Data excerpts
### config.mk
export PLATFORM = sky130hd
export DESIGN_NAME = strap_resync_seq
export DESIGN_NICKNAME = d
export VERILOG_FILES = /design/src/rtl/strap_resync_pkg.sv /design/src/rtl/strap_resync_step_rom.sv /design/src/rtl/strap_resync_bus_port.sv /design/src/rtl/strap_resync_seq.sv
export SDC_FILE = /design/constraint.sdc
export NUM_CORES = 1
export LEC_CHECK = 0
export BUFFER_PORTS_ARGS = -buffer_cell sky130_fd_sc_hd__buf_2
export CAP_MARGIN = 0
export CORE_AREA = 2 2 169 171
export CTS_CLUSTER_SIZE = 24
export DETAILED_ROUTE_END_ITERATION = 8
export DIE_AREA = 0 0 171 173
export GPL_TIMING_DRIVEN = 0
export HOLD_SLACK_MARGIN = 0.12
export PLACE_DENSITY_LB_ADDON = 0.2
export SYNTH_ARGS = -nofsm -noshare
export SYNTH_HDL_FRONTEND = slang
export SYNTH_SLANG_ARGS = --single-unit
### constraint.sdc
create_clock -name clk -period 5.49 [get_ports clk]
set_input_delay 0 -clock clk [delete_from_list [all_inputs] [get_ports clk]]
set_output_delay 0 -clock clk [all_outputs]
set_load 0.01 [all_outputs]
### src/rtl/strap_resync_pkg.sv
package strap_resync_pkg;

   typedef enum logic [1:0] {
      K_WRITE = 2'd0,
      K_SKIP  = 2'd1,
      K_PULSE = 2'd2
   } step_kind_t;

   typedef enum logic [1:0] {
      S_IDLE = 2'd0,
      S_LOAD = 2'd1,
      S_WAIT = 2'd2
   } seq_state_t;

   // steps that follow the physical PHY block, relative to its end
   localparam int TAIL_PULSE = 0;
   localparam int TAIL_VADV  = 1;
   localparam int TAIL_VSPC  = 2;
   localparam int TAIL_VBCTL = 3;
   localparam int TAIL_MII   = 4;
   localparam int TAIL_LED   = 5;
   localparam int TAIL_FC0   = 6;
   localparam int NUM_FC     = 3;
   localparam int TAIL_STEPS = TAIL_FC0 + NUM_FC;

endpackage

### src/rtl/strap_resync_step_rom.sv
module strap_resync_step_rom
   import strap_resync_pkg::*;
#(
   parameter int ADDR_W         = 12,
   parameter int DATA_W         = 32,
   parameter int NUM_PHY        = 2,
   parameter int RST_AN_BIT     = 9,
   parameter int PHY_BASE       = 'h100,
   parameter int PHY_STRIDE     = 'h40,
   parameter int PHY_ADV_OFS    = 'h10,
   parameter int VPHY_BCTL_ADDR = 'h300,
   parameter int VPHY_ADV_ADDR  = 'h310,
   parameter int VPHY_SPC_ADDR  = 'h31C,
   parameter int MII_BCTL_ADDR  = 'h380,
   parameter int LED_ADDR       = 'h1BC,
   parameter int FC_BASE        = 'h1A0,
   parameter int FC_STRIDE      = 'h4,
   localparam int PHY_STEPS     = 2 * NUM_PHY,
   localparam int N_STEP        = PHY_STEPS + TAIL_STEPS,
   localparam int IDX_W         = $clog2(N_STEP + 1)
) (
   input  logic [IDX_W-1:0]          idx,
   input  logic                      ext_q,
   input  logic [NUM_PHY*DATA_W-1:0] phy_adv_dflt,
   input  logic [NUM_PHY*DATA_W-1:0] phy_bctl_dflt,
   input  logic [DATA_W-1:0]         vphy_adv_dflt,
   input  logic [DATA_W-1:0]         vphy_spc_dflt,
   input  logic [DATA_W-1:0]         vphy_bctl_dflt,
   input  logic [DATA_W-1:0]         mii_bctl_dflt,
   input  logic [DATA_W-1:0]         led_dflt,
   input  logic [NUM_FC*DATA_W-1:0]  fc_dflt,
   output step_kind_t                kind,
   output logic [ADDR_W-1:0]         addr,
   output logic [DATA_W-1:0]         data,
   output logic                      last
);

   localparam logic [DATA_W-1:0] AN_MASK = DATA_W'(1) << RST_AN_BIT;

   logic [NUM_PHY*ADDR_W-1:0] adv_a;
   logic [NUM_PHY*ADDR_W-1:0] bctl_a;
   logic [NUM_FC*ADDR_W-1:0]  fc_a;

   for (genvar g = 0; g < NUM_PHY; g++) begin : g_phy_addr
      assign bctl_a[g*ADDR_W +: ADDR_W] = ADDR_W'(PHY_BASE + g * PHY_STRIDE);
      assign adv_a[g*ADDR_W +: ADDR_W]  = ADDR_W'(PHY_BASE + g * PHY_STRIDE + PHY_ADV_OFS);
   end

   for (genvar g = 0; g < NUM_FC; g++) begin : g_fc_addr
      assign fc_a[g*ADDR_W +: ADDR_W] = ADDR_W'(FC_BASE + g * FC_STRIDE);
   end

   always_comb begin
      int i;
      int pi;
      int t;
      i    = int'(idx);
      pi   = i / 2;
      t    = i - PHY_STEPS;
      kind = K_WRITE;
      addr = '0;
      data = '0;
      if (i < PHY_STEPS) begin
         if (i % 2 == 0) begin
            addr = adv_a[pi*ADDR_W +: ADDR_W];
            data = phy_adv_dflt[pi*DATA_W +: DATA_W];
         end else begin
            addr = bctl_a[pi*ADDR_W +: ADDR_W];
            data = phy_bctl_dflt[pi*DATA_W +: DATA_W] | AN_MASK;
         end
         if (ext_q && pi == 0) kind = K_SKIP;
      end else begin
         case (t)
            TAIL_PULSE: kind = K_PULSE;
            TAIL_VADV: begin
               addr = ADDR_W'(VPHY_ADV_ADDR);
               data = vphy_adv_dflt;
            end
            TAIL_VSPC: begin
               addr = ADDR_W'(VPHY_SPC_ADDR);
               data = vphy_spc_dflt;
            end
            TAIL_VBCTL: begin
               addr = ADDR_W'(VPHY_BCTL_ADDR);
               data = vphy_bctl_dflt | AN_MASK;
            end
            TAIL_MII: begin
               addr = ADDR_W'(MII_BCTL_ADDR);
               data = mii_bctl_dflt;
            end
            TAIL_LED: begin
               addr = ADDR_W'(LED_ADDR);
               data = led_dflt;
            end
            default: begin
               if (t >= TAIL_FC0 && t < TAIL_STEPS) begin
                  addr = fc_a[(t-TAIL_FC0)*ADDR_W +: ADDR_W];
                  data = fc_dflt[(t-TAIL_FC0)*DATA_W +: DATA_W];
               end else begin
                  kind = K_SKIP;
               end
            end
         endcase
      end
   end

   assign last = (idx == IDX_W'(N_STEP - 1));

endmodule

### src/rtl/strap_resync_bus_port.sv
module strap_resync_bus_port #(
   parameter int ADDR_W = 12,
   parameter int DATA_W = 32
) (
   input  logic              clk,
   input  logic              rst,
   input  logic              load,
   input  logic [ADDR_W-1:0] addr_in,
   input  logic [DATA_W-1:0] data_in,
   input  logic              ack,
   output logic [ADDR_W-1:0] addr,
   output logic [DATA_W-1:0] data,
   output logic              wr
);

   always_ff @(posedge clk) begin
      if (rst) begin
         wr   <= 1'b0;
         addr <= '0;
         data <= '0;
      end else if (load && !wr) begin
         wr   <= 1'b1;
         addr <= addr_in;
         data <= data_in;
      end else if (wr && ack) begin
         wr <= 1'b0;
      end
   end

   // request and payload frozen until acknowledged
   a_r7_hold_until_ack: assert property (@(posedge clk) disable iff (rst)
      wr && !ack |=> wr && $stable(addr) && $stable(data));

   // an acknowledged request drops on the next edge
   a_r7_drop_on_ack: assert property (@(posedge clk) disable iff (rst)
      wr && ack |=> !wr);

endmodule

### src/rtl/strap_resync_seq.sv
module strap_resync_seq
   import strap_resync_pkg::*;
#(
   parameter int ADDR_W         = 12,
   parameter int DATA_W         = 32,
   parameter int NUM_PHY        = 2,
   parameter int RST_AN_BIT     = 9,
   parameter int PHY_BASE       = 'h100,
   parameter int PHY_STRIDE     = 'h40,
   parameter int PHY_ADV_OFS    = 'h10,
   parameter int VPHY_BCTL_ADDR = 'h300,
   parameter int VPHY_ADV_ADDR  = 'h310,
   parameter int VPHY_SPC_ADDR  = 'h31C,
   parameter int MII_BCTL_ADDR  = 'h380,
   parameter int LED_ADDR       = 'h1BC,
   parameter int FC_BASE        = 'h1A0,
   parameter int FC_STRIDE      = 'h4
) (
   input  logic                      clk,
   input  logic                      rst,
   input  logic                      start,
   input  logic                      ext_mii,
   input  logic [NUM_PHY*DATA_W-1:0] phy_adv_dflt,
   input  logic [NUM_PHY*DATA_W-1:0] phy_bctl_dflt,
   input  logic [DATA_W-1:0]         vphy_adv_dflt,
   input  logic [DATA_W-1:0]         vphy_spc_dflt,
   input  logic [DATA_W-1:0]         vphy_bctl_dflt,
   input  logic [DATA_W-1:0]         mii_bctl_dflt,
   input  logic [DATA_W-1:0]         led_dflt,
   input  logic [3*DATA_W-1:0]       fc_dflt,
   output logic [ADDR_W-1:0]         bus_addr,
   output logic [DATA_W-1:0]         bus_wdata,
   output logic                      bus_wr,
   input  logic                      bus_ack,
   output logic                      mgmt_rst,
   output logic                      done
);

   localparam int PHY_STEPS = 2 * NUM_PHY;
   localparam int N_STEP    = PHY_STEPS + TAIL_STEPS;
   localparam int IDX_W     = $clog2(N_STEP + 1);
   localparam logic [ADDR_W-1:0] P1_ADV  = ADDR_W'(PHY_BASE + PHY_ADV_OFS);
   localparam logic [ADDR_W-1:0] P1_BCTL = ADDR_W'(PHY_BASE);

   if (NUM_PHY < 1 || NUM_PHY > 8) begin : g_bad_phy_count
      $error("strap_resync_seq: NUM_PHY must lie in 1..8");
   end
   if (RST_AN_BIT < 0 || RST_AN_BIT >= DATA_W) begin : g_bad_an_bit
      $error("strap_resync_seq: RST_AN_BIT outside the data word");
   end
   if (ADDR_W < 1 || (1 << ADDR_W) <= VPHY_SPC_ADDR) begin : g_bad_addr_w
      $error("strap_resync_seq: ADDR_W too narrow for the address map");
   end

   seq_state_t         state;
   logic [IDX_W-1:0]   idx;
   logic               ext_q;
   step_kind_t         kind;
   logic [ADDR_W-1:0]  rom_addr;
   logic [DATA_W-1:0]  rom_data;
   logic               rom_last;
   logic               load;

   strap_resync_step_rom #(
      .ADDR_W(ADDR_W), .DATA_W(DATA_W), .NUM_PHY(NUM_PHY), .RST_AN_BIT(RST_AN_BIT),
      .PHY_BASE(PHY_BASE), .PHY_STRIDE(PHY_STRIDE), .PHY_ADV_OFS(PHY_ADV_OFS),
      .VPHY_BCTL_ADDR(VPHY_BCTL_ADDR), .VPHY_ADV_ADDR(VPHY_ADV_ADDR),
      .VPHY_SPC_ADDR(VPHY_SPC_ADDR), .MII_BCTL_ADDR(MII_BCTL_ADDR),
      .LED_ADDR(LED_ADDR), .FC_BASE(FC_BASE), .FC_STRIDE(FC_STRIDE)
   ) u_rom (
      .idx(idx), .ext_q(ext_q),
      .phy_adv_dflt(phy_adv_dflt), .phy_bctl_dflt(phy_bctl_dflt),
      .vphy_adv_dflt(vphy_adv_dflt), .vphy_spc_dflt(vphy_spc_dflt),
      .vphy_bctl_dflt(vphy_bctl_dflt), .mii_bctl_dflt(mii_bctl_dflt),
      .led_dflt(led_dflt), .fc_dflt(fc_dflt),
      .kind(kind), .addr(rom_addr), .data(rom_data), .last(rom_last)
   );

   assign load = (state == S_LOAD) && (kind == K_WRITE);

   strap_resync_bus_port #(.ADDR_W(ADDR_W), .DATA_W(DATA_W)) u_port (
      .clk(clk), .rst(rst), .load(load), .addr_in(rom_addr), .data_in(rom_data),
      .ack(bus_ack), .addr(bus_addr), .data(bus_wdata), .wr(bus_wr)
   );

   always_ff @(posedge clk) begin
      if (rst) begin
         state    <= S_IDLE;
         idx      <= '0;
         ext_q    <= 1'b0;
         done     <= 1'b0;
         mgmt_rst <= 1'b0;
      end else begin
         done     <= 1'b0;
         mgmt_rst <= 1'b0;
         case (state)
            S_IDLE: if (start) begin
               ext_q <= ext_mii;
               idx   <= '0;
               state <= S_LOAD;
            end
            S_LOAD: case (kind)
               K_SKIP:  idx <= idx + 1'b1;
               K_PULSE: begin
                  mgmt_rst <= 1'b1;
                  idx      <= idx + 1'b1;
               end
               default: state <= S_WAIT;
            endcase
            S_WAIT: if (bus_ack) begin
               if (rom_last) begin
                  state <= S_IDLE;
                  done  <= 1'b1;
               end else begin
                  idx   <= idx + 1'b1;
                  state <= S_LOAD;
               end
            end
            default: state <= S_IDLE;
         endcase
      end
   end

   logic is_bctl;
   always_comb begin
      is_bctl = (bus_addr == ADDR_W'(VPHY_BCTL_ADDR));
      for (int p = 0; p < NUM_PHY; p++)
         if (bus_addr == ADDR_W'(PHY_BASE + p * PHY_STRIDE)) is_bctl = 1'b1;
   end

   // every basic control write carries the restart-negotiation bit
   a_r4_restart_bit: assert property (@(posedge clk) disable iff (rst)
      bus_wr && is_bctl |-> bus_wdata[RST_AN_BIT]);

   // port 1 PHY untouched in external MII mode
   a_r5_skip_port1: assert property (@(posedge clk) disable iff (rst)
      bus_wr && ext_q |-> (bus_addr != P1_ADV) && (bus_addr != P1_BCTL));

   // management reset never overlaps a write
   a_r6_pulse_quiet: assert property (@(posedge clk) disable iff (rst)
      mgmt_rst |-> !bus_wr);

   // management reset is a single-cycle pulse
   a_r6_pulse_width: assert property (@(posedge clk) disable iff (rst)
      mgmt_rst |=> !mgmt_rst);

   // done lasts one cycle and comes with the bus quiet
   a_r9_done_single: assert property (@(posedge clk) disable iff (rst)
      done |-> !bus_wr ##1 !done);

   // done only follows an acknowledged write
   a_r9_done_after_ack: assert property (@(posedge clk) disable iff (rst)
      $rose(done) |-> $past(bus_wr && bus_ack));

endmodule

Word-level counts from Yosys, hierarchy flattened
Cells that the tools add are included.
Widths: inputs -> output; s select.
{"block": "word_totals", "reg_bits": 54, "inputBits": 389, "output_inout_bits": 47, "elab_cells": 86}
{"block": "op_classes", "addsub": 3, "multipliers": 2, "order_cmp": 3, "n_eq_ne": 15, "shifts": 6, "mux": 26, "bitwise_logic": 3, "n_reduce_logical": 20}
{"cell": "$pmux 32 s6", "count": 1}
{"cell": "$shiftx 64x9->32", "count": 2}
{"cell": "$logic_not 32->1", "count": 3}
{"cell": "$mux 32", "count": 3}
{"cell": "$shiftx 96x32->32", "count": 1}
{"cell": "$pmux 12 s6", "count": 1}
{"cell": "$eq 32x2->1 const B", "count": 2}
{"cell": "$eq 32x3->1 const B", "count": 2}
{"cell": "$shiftx 24x32->12 const A", "count": 2}
{"cell": "$mux 12", "count": 3}
{"cell": "$shiftx 36x32->12 const A", "count": 1}
{"cell": "$eq 32x1->1 const B", "count": 1}
{"cell": "$ge 32x4->1 const B", "count": 1}
{"cell": "$lt 32x5->1 const B", "count": 1}
{"cell": "$mul 32x3->30 const B", "count": 1}
{"cell": "$sub 32x4->32 const B", "count": 1}
{"cell": "$mux 4", "count": 4}
{"cell": "$pmux 4 s3", "count": 1}
{"cell": "$ne 2x2->1 const B", "count": 5}
{"cell": "$mux 2", "count": 4}
{"cell": "$mux 1", "count": 7}
{"cell": "$pmux 2 s3", "count": 1}
{"cell": "$logic_and 1x1->1", "count": 5}
{"cell": "$mul 3x2->5 const B", "count": 1}
{"cell": "other kinds (18)", "count": 24}

Depth between registers and ports, before layout
Gate-level depths: netlist of the first run.
{"block": "logic_depth", "word_depth": 10, "depth_mapped": 20, "ltp_nobuf": 14}

Hierarchy
Synthesis of the first run repeated with hierarchy kept, for this count alone.
{"block": "unflattened", "hier_cells": 725, "area_unflattened_um2": 6437.4}
{"module": "strap_resync_step_rom", "instances": 1, "cells_per_inst": 462, "area_each_um2": 3642.2}
{"module": "strap_resync_bus_port", "instances": 1, "cells_per_inst": 203, "area_each_um2": 2245.9}
{"module": "strap_resync_seq", "instances": 1, "cells_per_inst": 60, "area_each_um2": 549.3}

Worst setup path before layout of the first run
Ideal clock, no wire load.
{"block": "synth_timing", "path_kind": "register to register", "from": "reg idx[1]", "to": "reg u_port.addr[5]", "setup_time_ns": 0.079, "arrival_ns": 3.443, "path_slack_ns": 1.968, "stages_incl_launch_ff": 18, "path_cell_list": "dfxtp_1 > buf_6 > buf_8 > buf_4 > inv_1 > ha_1 > nor2_1 > o221a_2 > buf_4 > buf_6 > nor3b_1 > a41oi_1 > ha_1 > nand3b_1 > nor3_1 > nand4_1 > or4_1 > o211ai_1"}
{"block": "synth_between", "elab_chain_len": 9}
{"item": "start: declaration", "line": "strap_resync_seq.sv:56", "source": "logic [IDX_W-1:0] idx;"}
{"item": "start signal: assignment", "line": "strap_resync_seq.sv:103", "source": "K_SKIP: idx <= idx + 1'b1;"}
{"item": "start signal: assignment", "line": "strap_resync_seq.sv:106", "source": "idx <= idx + 1'b1;"}
{"item": "start signal: assignment", "line": "strap_resync_seq.sv:115", "source": "idx <= idx + 1'b1;"}
{"item": "parallel branches: the longest is 9 deep, another holds $sub 32x4->32"}
{"item": "end signal: assignment", "line": "strap_resync_bus_port.sv:23", "source": "addr <= addr_in;"}
{"item": "end: declaration", "line": "strap_resync_bus_port.sv:11", "source": "output logic [ADDR_W-1:0] addr,"}
Several ways; the timed one is not identified.
A chain may end at the register's enable or synchronous reset.

Final worst setup path of the first run
Ends and elaborated chain as after synthesis.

_What this task involves_
Take the lines above from the first through the one containing "export CAP_MARGIN = 0" and reproduce them exactly; include nothing else.

_Solution to this exercise_
### config.mk
export PLATFORM = sky130hd
export DESIGN_NAME = strap_resync_seq
export DESIGN_NICKNAME = d
export VERILOG_FILES = /design/src/rtl/strap_resync_pkg.sv /design/src/rtl/strap_resync_step_rom.sv /design/src/rtl/strap_resync_bus_port.sv /design/src/rtl/strap_resync_seq.sv
export SDC_FILE = /design/constraint.sdc
export NUM_CORES = 1
export LEC_CHECK = 0
export BUFFER_PORTS_ARGS = -buffer_cell sky130_fd_sc_hd__buf_2
export CAP_MARGIN = 0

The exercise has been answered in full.